Atlanta Public Schools employees will take Friday, Juneteenth, off as a paid holiday.

The school system joins a growing number of workplaces that are recognizing the day in 1865 when a Union major general arrived in Galveston, Texas, to announce that enslaved people were free.

The news came to Texas more than two years after the Emancipation Proclamation was issued.

This year, as protests and demands for racial justice and police reform spread across the nation and Atlanta, more employers have decided to mark Juneteenth.

At APS, employees who typically work throughout the summer will take the day off as a paid holiday.

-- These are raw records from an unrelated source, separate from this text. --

## src/rtl/nes_sram_arbiter_if.sv

```systemverilog
// Bundle of the two requester ports plus the multiplexed-address SRAM pad signals.
// slave = arbiter side, master = requesters / pad bank side.
interface nes_sram_arbiter_if;
    logic        p0_req;
    logic        p0_we;
    logic [19:0] p0_addr;
    logic [7:0]  p0_wdata;
    logic        p0_ack;
    logic [7:0]  p0_rdata;
    logic        p1_req;
    logic        p1_we;
    logic [19:0] p1_addr;
    logic [7:0]  p1_wdata;
    logic        p1_ack;
    logic [7:0]  p1_rdata;
    logic        busy;
    logic [1:0]  sram_ale;
    logic [3:0]  sram_adrh;
    logic        sram_cen;
    logic        sram_rdn;
    logic        sram_wdn;
    logic        sram_bus_oen;
    logic [7:0]  sram_do;
    logic [7:0]  sram_di;

    modport slave (
        input  p0_req, p0_we, p0_addr, p0_wdata, p1_req, p1_we, p1_addr, p1_wdata, sram_di,
        output p0_ack, p0_rdata, p1_ack, p1_rdata, busy,
               sram_ale, sram_adrh, sram_cen, sram_rdn, sram_wdn, sram_bus_oen, sram_do
    );

    modport master (
        output p0_req, p0_we, p0_addr, p0_wdata, p1_req, p1_we, p1_addr, p1_wdata, sram_di,
        input  p0_ack, p0_rdata, p1_ack, p1_rdata, busy,
               sram_ale, sram_adrh, sram_cen, sram_rdn, sram_wdn, sram_bus_oen, sram_do
    );
endinterface

```

## src/rtl/nes_sram_arbiter.sv

```systemverilog
// Two-port (PPU priority, CPU second) arbiter for the external 8-bit multiplexed-address SRAM.
// Optional SRAM_ALE_SKIP_EN: skip ALE phases whose address byte is already latched in the SRAM.
module nes_sram_arbiter #(
    parameter int ALE_CYCLES = 1,
    parameter int ACC_CYCLES = 2
) (
    input logic               clk,
    input logic               rst_n,
    nes_sram_arbiter_if.slave bus
);
    typedef enum logic [2:0] {IDLE, ALE0, ALE1, ACCESS, RECOVER} state_t;

    localparam logic [7:0] ALE_LAST = 8'(ALE_CYCLES - 1);
    localparam logic [7:0] ACC_LAST = 8'(ACC_CYCLES - 1);

    state_t          state, state_n;
    logic [7:0]      cnt;
    logic            phase_last;

    logic [1:0]      req, we_in;
    logic [1:0][19:0] addr_in;
    logic [1:0][7:0] wdata_in;

    logic            gnt, gnt_q, we_q, cur_we;
    logic [19:0]     addr_q, cur_addr;
    logic [7:0]      wdata_q, cur_wdata;
    logic            need_lo, need_mid;

    logic [1:0]      ale_q, ale_n;
    logic [3:0]      adrh_q, adrh_n;
    logic            cen_q, cen_n, rdn_q, rdn_n, wdn_q, wdn_n, oen_q, oen_n, busy_q, busy_n;
    logic [7:0]      do_q, do_n;
    logic [1:0]      ack_q;
    logic [1:0][7:0] rdata_q;

    assign req      = {bus.p1_req, bus.p0_req};
    assign we_in    = {bus.p1_we, bus.p0_we};
    assign addr_in  = {bus.p1_addr, bus.p0_addr};
    assign wdata_in = {bus.p1_wdata, bus.p0_wdata};
    assign gnt      = ~req[0];

    // In IDLE the granted port's inputs feed the output registers directly; afterwards the copy.
    always_comb begin
        cur_we    = we_q;
        cur_addr  = addr_q;
        cur_wdata = wdata_q;
        if (state == IDLE) begin
            cur_we    = we_in[gnt];
            cur_addr  = addr_in[gnt];
            cur_wdata = wdata_in[gnt];
        end
    end

    assign phase_last = (state == ACCESS) ? (cnt == ACC_LAST) : (cnt == ALE_LAST);

`ifdef SRAM_ALE_SKIP_EN
    logic       lo_v, mid_v;
    logic [7:0] lo_q, mid_q;

    always_ff @(posedge clk or negedge rst_n) begin
        if (!rst_n) begin
            lo_v  <= 1'b0;
            mid_v <= 1'b0;
            lo_q  <= '0;
            mid_q <= '0;
        end else begin
            if (state == ALE0) begin
                lo_v <= 1'b1;
                lo_q <= addr_q[7:0];
            end
            if (state == ALE1) begin
                mid_v <= 1'b1;
                mid_q <= addr_q[15:8];
            end
        end
    end

    assign need_lo  = !(lo_v && (lo_q == cur_addr[7:0]));
    assign need_mid = !(mid_v && (mid_q == cur_addr[15:8]));
`else
    assign need_lo  = 1'b1;
    assign need_mid = 1'b1;
`endif

    always_ff @(posedge clk or negedge rst_n) begin
        if (!rst_n) begin
            state <= IDLE;
            cnt   <= '0;
        end else begin
            state <= state_n;
            cnt   <= (state_n == state) ? cnt + 8'd1 : 8'd0;
        end
    end

    always_comb begin
        state_n = state;
        case (state)
            IDLE:    if (|req) state_n = need_lo ? ALE0 : (need_mid ? ALE1 : ACCESS);
            ALE0:    if (phase_last) state_n = need_mid ? ALE1 : ACCESS;
            ALE1:    if (phase_last) state_n = ACCESS;
            ACCESS:  if (phase_last) state_n = RECOVER;
            RECOVER: state_n = IDLE;
            default: state_n = IDLE;
        endcase
    end

    // Output values are decoded from the next state so the pads change on the state edge.
    always_comb begin
        ale_n  = 2'b00;
        adrh_n = adrh_q;
        cen_n  = 1'b1;
        rdn_n  = 1'b1;
        wdn_n  = 1'b1;
        oen_n  = 1'b1;
        do_n   = do_q;
        busy_n = (state_n != IDLE);
        case (state_n)
            ALE0: begin
                ale_n  = 2'b01;
                oen_n  = 1'b0;
                do_n   = cur_addr[7:0];
                adrh_n = cur_addr[19:16];
            end
            ALE1: begin
                ale_n  = 2'b10;
                oen_n  = 1'b0;
                do_n   = cur_addr[15:8];
                adrh_n = cur_addr[19:16];
            end
            ACCESS: begin
                cen_n  = 1'b0;
                adrh_n = cur_addr[19:16];
                if (cur_we) begin
                    wdn_n = 1'b0;
                    oen_n = 1'b0;
                    do_n  = cur_wdata;
                end else begin
                    rdn_n = 1'b0;
                end
            end
            RECOVER: begin
                if (cur_we) begin
                    oen_n = 1'b0;
                    do_n  = cur_wdata;
                end
            end
            default: ;
        endcase
    end

    always_ff @(posedge clk or negedge rst_n) begin
        if (!rst_n) begin
            gnt_q   <= 1'b0;
            we_q    <= 1'b0;
            addr_q  <= '0;
            wdata_q <= '0;
        end else if (state == IDLE && |req) begin
            gnt_q   <= gnt;
            we_q    <= cur_we;
            addr_q  <= cur_addr;
            wdata_q <= cur_wdata;
        end
    end

    always_ff @(posedge clk or negedge rst_n) begin
        if (!rst_n) begin
            ale_q   <= 2'b00;
            adrh_q  <= '0;
            cen_q   <= 1'b1;
            rdn_q   <= 1'b1;
            wdn_q   <= 1'b1;
            oen_q   <= 1'b1;
            do_q    <= '0;
            busy_q  <= 1'b0;
            ack_q   <= '0;
            rdata_q <= '0;
        end else begin
            ale_q  <= ale_n;
            adrh_q <= adrh_n;
            cen_q  <= cen_n;
            rdn_q  <= rdn_n;
            wdn_q  <= wdn_n;
            oen_q  <= oen_n;
            do_q   <= do_n;
            busy_q <= busy_n;
            ack_q  <= '0;
            if (state == ACCESS && phase_last) begin
                ack_q[gnt_q] <= 1'b1;
                if (!we_q) rdata_q[gnt_q] <= bus.sram_di;
            end
        end
    end

    assign bus.sram_ale     = ale_q;
    assign bus.sram_adrh    = adrh_q;
    assign bus.sram_cen     = cen_q;
    assign bus.sram_rdn     = rdn_q;
    assign bus.sram_wdn     = wdn_q;
    assign bus.sram_bus_oen = oen_q;
    assign bus.sram_do      = do_q;
    assign bus.busy         = busy_q;
    assign bus.p0_ack       = ack_q[0];
    assign bus.p1_ack       = ack_q[1];
    assign bus.p0_rdata     = rdata_q[0];
    assign bus.p1_rdata     = rdata_q[1];
endmodule
```

## src/flat_wrapper.sv

```systemverilog
// flat-port wrapper written by rule: the top's interface ports become plain ports
module nes_sram_arbiter_flat 
#(
    parameter int ALE_CYCLES = 1,
    parameter int ACC_CYCLES = 2
)
  (clk, rst_n, bus_p0_req, bus_p0_we, bus_p0_addr, bus_p0_wdata, bus_p1_req, bus_p1_we, bus_p1_addr, bus_p1_wdata, bus_sram_di, bus_p0_ack, bus_p0_rdata, bus_p1_ack, bus_p1_rdata, bus_busy, bus_sram_ale, bus_sram_adrh, bus_sram_cen, bus_sram_rdn, bus_sram_wdn, bus_sram_bus_oen, bus_sram_do);
  nes_sram_arbiter_if bus_i ();
  input logic clk;
  input logic rst_n;
  input wire logic [$bits(bus_i.p0_req)-1:0] bus_p0_req;
  input wire logic [$bits(bus_i.p0_we)-1:0] bus_p0_we;
  input wire logic [$bits(bus_i.p0_addr)-1:0] bus_p0_addr;
  input wire logic [$bits(bus_i.p0_wdata)-1:0] bus_p0_wdata;
  input wire logic [$bits(bus_i.p1_req)-1:0] bus_p1_req;
  input wire logic [$bits(bus_i.p1_we)-1:0] bus_p1_we;
  input wire logic [$bits(bus_i.p1_addr)-1:0] bus_p1_addr;
  input wire logic [$bits(bus_i.p1_wdata)-1:0] bus_p1_wdata;
  input wire logic [$bits(bus_i.sram_di)-1:0] bus_sram_di;
  output wire logic [$bits(bus_i.p0_ack)-1:0] bus_p0_ack;
  output wire logic [$bits(bus_i.p0_rdata)-1:0] bus_p0_rdata;
  output wire logic [$bits(bus_i.p1_ack)-1:0] bus_p1_ack;
  output wire logic [$bits(bus_i.p1_rdata)-1:0] bus_p1_rdata;
  output wire logic [$bits(bus_i.busy)-1:0] bus_busy;
  output wire logic [$bits(bus_i.sram_ale)-1:0] bus_sram_ale;
  output wire logic [$bits(bus_i.sram_adrh)-1:0] bus_sram_adrh;
  output wire logic [$bits(bus_i.sram_cen)-1:0] bus_sram_cen;
  output wire logic [$bits(bus_i.sram_rdn)-1:0] bus_sram_rdn;
  output wire logic [$bits(bus_i.sram_wdn)-1:0] bus_sram_wdn;
  output wire logic [$bits(bus_i.sram_bus_oen)-1:0] bus_sram_bus_oen;
  output wire logic [$bits(bus_i.sram_do)-1:0] bus_sram_do;
  assign bus_i.p0_req = bus_p0_req;
  assign bus_i.p0_we = bus_p0_we;
  assign bus_i.p0_addr = bus_p0_addr;
  assign bus_i.p0_wdata = bus_p0_wdata;
  assign bus_i.p1_req = bus_p1_req;
  assign bus_i.p1_we = bus_p1_we;
  assign bus_i.p1_addr = bus_p1_addr;
  assign bus_i.p1_wdata = bus_p1_wdata;
  assign bus_i.sram_di = bus_sram_di;
  assign bus_p0_ack = bus_i.p0_ack;
  assign bus_p0_rdata = bus_i.p0_rdata;
  assign bus_p1_ack = bus_i.p1_ack;
  assign bus_p1_rdata = bus_i.p1_rdata;
  assign bus_busy = bus_i.busy;
  assign bus_sram_ale = bus_i.sram_ale;
  assign bus_sram_adrh = bus_i.sram_adrh;
  assign bus_sram_cen = bus_i.sram_cen;
  assign bus_sram_rdn = bus_i.sram_rdn;
  assign bus_sram_wdn = bus_i.sram_wdn;
  assign bus_sram_bus_oen = bus_i.sram_bus_oen;
  assign bus_sram_do = bus_i.sram_do;
  nes_sram_arbiter #(.ALE_CYCLES(ALE_CYCLES), .ACC_CYCLES(ACC_CYCLES)) u_core (.clk(clk), .rst_n(rst_n), .bus(bus_i));
endmodule
```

Superintendent Meria Carstarphen announced the holiday in a blog post this week.

“Juneteenth should be a national holiday. There should be celebration, reflection, time to enjoy our freedom,” she wrote.

She said the day can serve as an opportunity to teach and learn about the significant moment. She encouraged people to think about what has happened since that day, “but also to recognize that we still have a long way to go.”

"Just as the first Juneteenth has been celebrated as (a) turning point for our nation, perhaps now, June 19, 2020, can be another crucial pivotal point for all in Atlanta Public Schools, our state, our nation and our world to recognize collectively that Black lives matter," she wrote. "And more hopefully, more people of different backgrounds, ideologies, and politics really understand that we work best as a nation united and not divided."